3. Funding schools that can’t get “voluntary” donations (aka School Fees)
I would have preferred to see this “inequity illness” being tackled directly rather than seeing the symptoms being treated. Yes, the schools that can’t get school fees out of parents will benefit a bit but this will not address the inequities created by the practice of flouting the rules and laughing all the way to the bank or the trust fund.
4. 25 hours quality ECE for all 3-5 year olds
There is no argument about it – quality ECE makes a difference. But Labour has done it before and could be about to do it again. A resource of this kind that is untargeted will increase inequities of access. Just observe the growth of palatial ECE centres being built
5. Fund education to maintain it ahead of inflation and population growth
There is a fairness about maintaining funding at levels that reflect inflation and population growth but this is simply prudent management of the system. Actually it is a little absurd to bring population growth into the equation when schools are funded substantially on the basis of roll numbers!

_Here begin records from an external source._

File: src/rtl/imem_loader_pkg.sv
// imem_loader shared types and constants.
// Loader FSM states and frame geometry.
package imem_loader_pkg;

  typedef enum logic [2:0] {
    S_IDLE,
    S_LEN_HI,
    S_LEN_LO,
    S_DATA,
    S_CHK,
    S_ERR
  } loader_state_t;

  localparam int HDR_BYTES      = 2;
  localparam int BYTES_PER_WORD = 4;

  localparam logic [1:0] LAST_IDX = 2'(BYTES_PER_WORD - 1);

endpackage

File: src/rtl/word_packer.sv
// word_packer: big-endian byte-to-word assembler.
// Emits one registered word_valid per four pushed bytes.
module word_packer
  import imem_loader_pkg::*;
(
  input  logic        clk,
  input  logic        rst_n,
  input  logic        clear,
  input  logic        push,
  input  logic [7:0]  din,
  output logic [1:0]  idx,
  output logic        word_valid,
  output logic [31:0] word
);

  logic [23:0] acc;

  // shift bytes in MSB first; publish the word on the fourth byte
  always_ff @(posedge clk or negedge rst_n) begin
    if (!rst_n) begin
      acc        <= '0;
      idx        <= '0;
      word_valid <= 1'b0;
      word       <= '0;
    end else begin
      word_valid <= 1'b0;
      if (clear) begin
        idx <= '0;
      end else if (push) begin
        if (idx == LAST_IDX) begin
          word       <= {acc, din};
          word_valid <= 1'b1;
          idx        <= '0;
        end else begin
          acc <= {acc[15:0], din};
          idx <= idx + 2'd1;
        end
      end
    end
  end

endmodule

So those are the “highlights” identified by the Labour Party. But in the excitement of The Shopping Channel – “Wait! There’s more folks!
· Cancelling the Investing In Education Success (IES).
The Labour Party perceives issues with this Government programme which will see top teachers and principals helping schools to lift their performance through best practice, proven management experience and demonstrated extra flair that such IES persons will be expected to display and indeed will have been chosen on that basis. The real trouble that the Labour Party has with it is that the teaching unions and some other teacher organisations don’t like it and when it comes to Labour Party policy they like to have things as they would wish them to be. And their wish is their command.
When IES is rolled out, wait for those who now are strong on their condemnation crying out “Pick me! Pick me!”
Ironically a Labour Policy is to establish a comprehensive school advisory service to share best practice and act as a mentor and advisor to teachers throughout New Zealand. And, what’s more they will “establish a College of School Leadership that will operate as part of the school advisory service, establish the minimum qualifications required of those applying for school leadership positions, ensure that quality professional development programmes are available for all new and existing school leaders, have the power to second up to 100 existing school leaders into the College for a period of up to 2 years to act as mentors and trainers.”
Finally, there is a commitment that will see it “RAISING THE STATUS OF THE TEACHING PROFESSION!” A great first step in achieving this worthy idea would be to ask the education organisations and especially those who work for them to stop lowering the status of the profession by their déclinologiste behavior (i.e. adopting a constant anti-everything-that-is-suggested stance and their concerted ad hominum (and ad feminum) attacks on people).